**Exercise directions:**
Wherever the string "parameter" shows up in the data below, copy the whole line.

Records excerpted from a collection
* * * * *

**src/rtl/osd_stream_arbiter.sv**
```systemverilog
// osd_stream_arbiter
// Two-source Avalon-ST video arbiter feeding one OSD video path. A source owns
// the output for a whole frame: any control/user packets plus the closing
// video-data packet. Ownership changes only on a frame boundary. While idle,
// stray mid-packet beats are consumed and flagged. Completed frames are
// counted per source.
//
// state  | meaning
// -------+--------------------------------------------------------------
// IDLE   | no owner; arbitrate SOP requests, swallow stray non-SOP beats
// GRANT0 | port 0 owns dout until an accepted video-packet EOP
// GRANT1 | port 1 owns dout until an accepted video-packet EOP
module osd_stream_arbiter #(
  parameter int DATA_WIDTH = 8,
  parameter bit RR_EN      = 1'b1
) (
  input  logic                  clk,
  input  logic                  rst,

  input  logic [DATA_WIDTH-1:0] din0_data,
  input  logic                  din0_valid,
  input  logic                  din0_startofpacket,
  input  logic                  din0_endofpacket,
  output logic                  din0_ready,

  input  logic [DATA_WIDTH-1:0] din1_data,
  input  logic                  din1_valid,
  input  logic                  din1_startofpacket,
  input  logic                  din1_endofpacket,
  output logic                  din1_ready,

  output logic [DATA_WIDTH-1:0] dout_data,
  output logic                  dout_valid,
  output logic                  dout_startofpacket,
  output logic                  dout_endofpacket,
  input  logic                  dout_ready,

  output logic [1:0]            grant,
  output logic [15:0]           frame_cnt0,
  output logic [15:0]           frame_cnt1,
  output logic                  drop_flag
);

  typedef enum logic [1:0] {
    S_IDLE   = 2'd0,
    S_GRANT0 = 2'd1,
    S_GRANT1 = 2'd2
  } state_t;

  state_t state;
  state_t state_nxt;

  // last_grant holds the port index of the most recent grant; it resets to 1
  // so that port 0 wins the first contention under round-robin.
  logic last_grant;
  logic last_grant_nxt;

  // Type of the packet currently passing through (1 = video data).
  logic is_video;

  logic [15:0] cnt0_q;
  logic [15:0] cnt1_q;
  logic        drop_q;

  logic req0;
  logic req1;

  logic [DATA_WIDTH-1:0] sel_data;
  logic                  sel_valid;
  logic                  sel_sop;
  logic                  sel_eop;
  logic                  in_grant;
  logic                  accept;
  logic                  sop_is_video;
  logic                  frame_end;
  logic                  stray0;
  logic                  stray1;

  assign req0   = din0_valid & din0_startofpacket;
  assign req1   = din1_valid & din1_startofpacket;
  assign stray0 = din0_valid & ~din0_startofpacket;
  assign stray1 = din1_valid & ~din1_startofpacket;

  // Select the owning source's stream for type tracking and frame-end detection.
  always_comb begin
    sel_data  = '0;
    sel_valid = 1'b0;
    sel_sop   = 1'b0;
    sel_eop   = 1'b0;
    in_grant  = 1'b0;
    case (state)
      S_GRANT0: begin
        sel_data  = din0_data;
        sel_valid = din0_valid;
        sel_sop   = din0_startofpacket;
        sel_eop   = din0_endofpacket;
        in_grant  = 1'b1;
      end
      S_GRANT1: begin
        sel_data  = din1_data;
        sel_valid = din1_valid;
        sel_sop   = din1_startofpacket;
        sel_eop   = din1_endofpacket;
        in_grant  = 1'b1;
      end
      default: begin
        sel_data  = '0;
        sel_valid = 1'b0;
        sel_sop   = 1'b0;
        sel_eop   = 1'b0;
        in_grant  = 1'b0;
      end
    endcase
  end

  // A single-beat packet (SOP and EOP together) is judged by its own type,
  // since the latched flag still describes the previous packet.
  assign accept       = in_grant & sel_valid & dout_ready;
  assign sop_is_video = (sel_data[3:0] == 4'h0);
  assign frame_end    = accept & sel_eop & (sel_sop ? sop_is_video : is_video);

  // Next-state logic: arbitrate in IDLE, release only on a video frame end.
  always_comb begin
    state_nxt      = state;
    last_grant_nxt = last_grant;
    case (state)
      S_IDLE: begin
        if (req0 && req1) begin
          if (RR_EN && (last_grant == 1'b0)) begin
            state_nxt      = S_GRANT1;
            last_grant_nxt = 1'b1;
          end else begin
            state_nxt      = S_GRANT0;
            last_grant_nxt = 1'b0;
          end
        end else if (req0) begin
          state_nxt      = S_GRANT0;
          last_grant_nxt = 1'b0;
        end else if (req1) begin
          state_nxt      = S_GRANT1;
          last_grant_nxt = 1'b1;
        end
      end
      S_GRANT0: begin
        if (frame_end) state_nxt = S_IDLE;
      end
      S_GRANT1: begin
        if (frame_end) state_nxt = S_IDLE;
      end
      default: begin
        state_nxt = S_IDLE;
      end
    endcase
  end

  // Outputs: zero-latency pass-through of the owner, resync readiness in IDLE.
  always_comb begin
    dout_data          = '0;
    dout_valid         = 1'b0;
    dout_startofpacket = 1'b0;
    dout_endofpacket   = 1'b0;
    din0_ready         = 1'b0;
    din1_ready         = 1'b0;
    grant              = 2'b00;
    case (state)
      S_IDLE: begin
        din0_ready = stray0;
        din1_ready = stray1;
      end
      S_GRANT0: begin
        dout_data          = din0_data;
        dout_valid         = din0_valid;
        dout_startofpacket = din0_startofpacket;
        dout_endofpacket   = din0_endofpacket;
        din0_ready         = dout_ready;
        grant              = 2'b01;
      end
      S_GRANT1: begin
        dout_data          = din1_data;
        dout_valid         = din1_valid;
        dout_startofpacket = din1_startofpacket;
        dout_endofpacket   = din1_endofpacket;
        din1_ready         = dout_ready;
        grant              = 2'b10;
      end
      default: begin
        grant = 2'b00;
      end
    endcase
  end

  // State register and round-robin history.
  always_ff @(posedge clk) begin
    if (rst) begin
      state      <= S_IDLE;
      last_grant <= 1'b1;
    end else begin
      state      <= state_nxt;
      last_grant <= last_grant_nxt;
    end
  end

  // Latch packet type on every accepted SOP; a new SOP simply restarts tracking.
  always_ff @(posedge clk) begin
    if (rst) begin
      is_video <= 1'b0;
    end else if (accept && sel_sop) begin
      is_video <= sop_is_video;
    end
  end

  // Per-source completed-frame counters, free-running wrap.
  always_ff @(posedge clk) begin
    if (rst) begin
      cnt0_q <= '0;
      cnt1_q <= '0;
    end else if (frame_end) begin
      if (state == S_GRANT0) cnt0_q <= cnt0_q + 16'd1;
      if (state == S_GRANT1) cnt1_q <= cnt1_q + 16'd1;
    end
  end

  // Sticky flag: any non-SOP beat swallowed while no source owns the output.
  always_ff @(posedge clk) begin
    if (rst) begin
      drop_q <= 1'b0;
    end else if ((state == S_IDLE) && (stray0 || stray1)) begin
      drop_q <= 1'b1;
    end
  end

  assign frame_cnt0 = cnt0_q;
  assign frame_cnt1 = cnt1_q;
  assign drop_flag  = drop_q;

endmodule
```
**config.mk**
```make
export PLATFORM = sky130hd
export DESIGN_NAME = osd_stream_arbiter
export DESIGN_NICKNAME = d
export VERILOG_FILES = /design/src/rtl/osd_stream_arbiter.sv
export SDC_FILE = /design/constraint.sdc
export NUM_CORES = 1
export LEC_CHECK = 0
export CAP_MARGIN = 15
export CORE_UTILIZATION = 46
export DETAILED_ROUTE_END_ITERATION = 6
export PLACE_DENSITY = 0.8
export SLEW_MARGIN = 5
export SYNTH_ARGS = -nofsm -noshare
export SYNTH_HDL_FRONTEND = slang
export SYNTH_SLANG_ARGS = --single-unit
```
**constraint.sdc**
```tcl
create_clock -name clk -period 2.99 [get_ports clk]
set_input_delay 0.4485 -clock clk [delete_from_list [all_inputs] [get_ports clk]]
set_output_delay 0.4485 -clock clk [all_outputs]
set_load 0.02 [all_outputs]
```
Yosys cells after proc, flatten, opt, wreduce, memory -nomap -nowiden. Index checks and enable logic that the tools add are counted.

Word-level logic and storage cells: 53. Register bits: 37.

Bitwise operators: 10. Reduce and logical (&&, ||, !) cells: 12. Muxes and demuxes: 19. Add/sub/neg operators: 2. Eq/ne operators: 4.

Operators by type and width (count): $add 16x1->16 const B (2); $pmux 8 s2 (1); $mux 2 (5); $pmux 1 s2 (5); $and 1x1->1 (8); $pmux 2 s2 (2); $reduce_and 2->1 (4); $mux 1 (6); $logic_not 4->1 (1); $ne 4x4->1 const B (1); $logic_and 1x1->1 (3); $reduce_bool 3->1 (1); $eq 2x1->1 const B (1); $eq 2x2->1 const B (1); $logic_not 2->1 (1); $ne 2x1->1 const B (1); $not 1->1 (2); $reduce_or 2->1 (1); $logic_or 1x1->1 (1).

Longest topological paths before layout.
Word-level depth: 9. Gate-level depth with buffers: 10. Gate-level depth less buffers: 7.

Worst setup path after synthesis. No wires, ideal clock.

Kind: reg-to-reg. Start: register state[1]. End: register cnt1_q[15], in the netlist frame_cnt1[15]. Path slack: 0.674 ns. Stages on the path, launching flop included: 11. Buffers on the path: 3. Setup time: 0.135 ns. Arrival: 2.181 ns. Data required time: 2.855 ns. Path through: dfxtp_1 inv_1 ha_1 buf_4 a22oi_1 a211oi_2 or3_4 buf_6 buf_2 o311ai_0 o41ai_1.

Longest elaborated chain between the ends: 8.

Ends and longest elaborated chain: start: declaration (RTL line 50) `state_t state;`; start signal: assignment (RTL line 198) `state <= state_nxt;`; $eq 2x1->1 or $eq 2x2->1 (tied branches) (RTL line 91, 219); $reduce_or 2->1 (no source line); $mux 1 (RTL line 91) `case (state)`; $and 1x1->1 (2 in series) (RTL line 118) `assign accept = in_grant & sel_valid & dout_ready;`; $and 1x1->1 (2 in series) (RTL line 120) `assign frame_end = accept & sel_eop & (sel_sop ? sop_is_video : is_video);`; $reduce_and 2->1 (no source line) (*); end signal: assignment (RTL line 219) `if (state == S_GRANT1) cnt1_q <= cnt1_q + 16'd1;`; end: declaration (RTL line 62) `logic [15:0] cnt1_q;`.

Every way passes the cells marked *; elsewhere a longest branch is shown, timed or not. A chain may end at the register's enable or synchronous reset.

Worst setup path after layout.
Start: register state[0]. End: output port dout_data[0].

Longest elaborated chain between the ends: 2.

Ends and longest elaborated chain: $eq 2x2->1 or $eq 2x1->1 (tied branches) (RTL line 165) `case (state)`; $pmux 8 s2 (*) (RTL line 165); end: declaration (RTL line 32) `output logic [DATA_WIDTH-1:0] dout_data,`.

Marks and branches as above.

==> out/metrics.yaml <==
die:
  ioPinCount: 73
  floorplan.die_area_um2: 5030
  fp.dieW_um: 70.9
  die_h_um: 70.9
  standard_cell_rows: 24
  floorplan.initialDensity_pct: 48.9
  core_um2: 4470
worst_setup_path:
  critical_path_class: "flop to primary output"
  ff2ff_path_depth: 7
  cp-startpoint: "state[0]$_SDFFE_PP0P_"
  worst_r2r_endpoint: "frame_cnt0[5]$_SDFFE_PP0P_"
  startpoint_type_of_the_worst_setup_path: "flop"
  cp-endpoint: "dout_data[0]"
  regToRegSetupSlack_ns: 0.27
  rr_startpoint: "state[0]$_SDFFE_PP0P_"
  data_arrival_time_of_the_critical_path_ns: 2.31
  worstPathRequired_ns: 2.54
  worstPathMaxFanout: 11
  crit_path_end_kind: "primary output"
global_route:
  grt_first_pass_wirelength_mm: 9.49
  global_route.overflow_total: 0
  globalRoute.busiestLayer: "met2"
  met1_usage_pct: 30.4
  met2_usage_pct: 38.7
  global_route.usage.total_pct: 23.2
  number_of_antenna_violations_at_the_first_check_in_global_routing: 0
  grt_pass1_vias: 2055
  grt_start_max_net_pins: 40
  grtUsageMet3_pct: 4.99
cells_and_area:
  final_net_count: 363
  post_route_cells_drive_above_1_share_pct: 8.73
  area_growth_synth_to_finish_pct: 39.8
  insertedDiodeCount: 0
  finalCoreUtilization_pct: 68.3
place:
  hpwl_mm: 4.14
  place.gp.congestion: 0.783
  placement.io_buffers: 72
cts:
  cts.path.max_buffers: 2
  cts_inserted_buffers: 5
  cts-root-buf: "clkbuf_8"
  number_of_hold_repair_buffers_added_at_the_cts_stage: 0
  post-cts-setup-buffers: 0
  post_cts.resized_instances: 0
  clk_transition_reported_paths_ns: 0.07
  worst_skew_pair.late_latency_ns: 0.29
  clkSinkCount: 37
  h-tree-depth: 2
  tritoncts: "built"
synth:
  synth.ff_latch_count: 37
  ys_seq_area_share_pct: 33.9
  synth.lib_cells_used.distinct: 49
  synth_edf_count: 0
  most_instantiated_flip_flop_cell_in_the_synthesis_netlist: "dfxtp_1"
  synth_area_um2: 2190
  synth_nets: 288
  syn_area_per_cell_um2: 8.54
  asyncSetResetFlopFracSynth_pct: 0
  yosysWarnings: 0
  synthCells: 256
drt:
  drt_iter0_markers: 134
  ant_nets: 0
  post_drt_wl_per_cell_um: 14.9
  drc_errors: 16
  dr.pass1.iters: 7
  vias: 2297
  post_drt_via_cell_ratio: 5.98
  detail_route.wirelength_mm: 5.74
sta:
  totalNegativeSetupSlack_ns: 0
  max_freq_mhz: 362
  setup_viol: 0
  timing_max_transition_violations_final: 0
  max_slew.worst_pin.slew_ns: 0.764
  final_period_minus_worst_setup_slack_ns: 2.76
  number_of_failing_hold_endpoints_at_the_final_stage: 0
  finClkSkew_ns: 0.00442
  tightest_slew_margin_relative_to_the_limit_pct: 48.9
  layout_worst_path_cycle_share_pct: 92.3
  rsz0062_at_grt: "false"
pwr:
  power.static_leakage_nw: 0.978
  ir_drop_uv: 295
  power.density_cell_area_nw_per_um2: 340
status:
  run_status: "complete, but fails checks"
  failed_checks: "DRC"
worst_hold_path:
  hold_depth: 2
  min-delay-path-class: "flop to flop"
  hp-start: "drop_flag$_SDFFE_PP0P_"
run:
  drv.max_cap_violation_count: 0
## where the power goes
group	internal, W	switching (W)	leakage [nW]	total (W)
combinational	0.0000924	0.000103	0.634	0.000196
clock	0.000162	0.000180	0.0450	0.000341
sequential	0.000498	0.00000409	0.299	0.000502
total	0.000752	0.000287	0.978	0.00104
## sequential cells by signal (all words and copies together) (netlist names)
| signal | flops |
|---|---|
| drop_flag | 1 |
| frame_cnt0 | 16 |
| frame_cnt1 | 16 |
| is_video | 1 |
| last_grant | 1 |
| state | 2 |
## layer usage
layer / vias to the layer above / routed length, µm
met2: 84 / 2640
met4: 0 / 72
met1: 1062 / 2590
met5: - / 0
met3: 7 / 426
li1: 1144 / -
## worst min path at each step
stage | end | slack [ns]
floorplan | last_grant$_SDFFE_PP1P_ | 0.52
global placement | drop_flag$_SDFFE_PP0P_ | 0.45
detailed placement | drop_flag$_SDFFE_PP0P_ | 0.44
CTS | drop_flag$_SDFFE_PP0P_ | 0.45
global route | drop_flag$_SDFFE_PP0P_ | 0.47
finish | drop_flag$_SDFFE_PP0P_ | 0.45
## final cells by class
| type | count | area (µm²) |
|---|---|---|
| Clock buffer | 6 | 72.6 |
| Clock inverter | 2 | 10.0 |
| Fill cell | 396 | 1420 |
| Inverter | 10 | 37.5 |
| Multi-Input combinational cell | 194 | 1330 |
| Sequential cell | 37 | 741 |
| Tap cell | 52 | 65.1 |
| Timing Repair Buffer | 83 | 803 |
## cell families after synthesis
family	share of synthesized area, %
DFF	33.9
adders and majority gates	4.01
buffers and inverters	5.44
and+or+nand+nor	25.5
AOI/OAI and AO/OA	27.4
muxes	0.916
xor gates and xnor gates	2.80
## cells in the final DEF, fill, tap and decap left out, types with 10 or more instances in the layout
cell	n
nand2_1	15
buf_4	11
clkdlybuf4s50_1	72
a21oi_1	24
nor2_1	22
dfxtp_1	37
o31ai_1	14
or4_1	13
inv_1	10
nand3_1	12
a22oi_1	10
## cell usage after synthesis (2+ instances only)
master,number,area (µm²)
a2111oi_0,2,17.5
a21o_1,2,15.0
a21oi_1,24,120
a22o_1,3,26.3
a22oi_1,10,75.1
and2_1,3,18.8
and3_1,3,18.8
and4_1,3,26.3
buf_2,2,10.0
buf_4,2,15.0
buf_6,2,22.5
clkbuf_1,9,33.8
dfxtp_1,37,741
ha_1,7,87.6
inv_1,10,37.5
mux2i_1,2,20.0
nand2_1,15,56.3
nand3_1,12,60.1
nand3b_1,2,15.0
nand4_1,7,43.8
nand4b_1,2,17.5
nor2_1,22,82.6
nor2b_1,2,12.5
nor4_1,6,37.5
o21ai_0,2,10.0
o311ai_0,3,26.3
o31ai_1,14,105
o32ai_1,2,17.5
o41ai_1,6,52.6
o41ai_2,2,32.5
or2_2,2,12.5
or4_1,13,97.6
xnor2_1,7,61.3
## critical path: stages, from the launching register on
cell	delay, ns
dfxtp_1	0.33
inv_1	0.13
ha_1	0.43
buf_4	0.26
a22oi_1	0.10
nor2_1	0.14
clkdlybuf4s50_1	0.63
## metrics by stage
| stage | instances | area, µm² | hold slack (ns) | power (W) | setup slack (ns) |
|---|---|---|---|---|---|
| finish | 384 | 3060 | 0.445 | 0.00104 | 0.231 |
| detailed placement | 376 | 2970 | 0.438 | 0.000709 | 0.115 |
| CTS | 384 | 3060 | 0.447 | 0.00105 | 0.209 |
| global route | 384 | 3060 | 0.470 | 0.00108 | 0.0648 |
| floorplan | 256 | 2190 | 0.515 | 0.000617 | 0.674 |
| global placement | 376 | 2970 | 0.451 | 0.000707 | 0.199 |
Note: power is estimated with default switching activity, not from simulation.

* * * * *

**Answer area:**
  parameter int DATA_WIDTH = 8,
  parameter bit RR_EN      = 1'b1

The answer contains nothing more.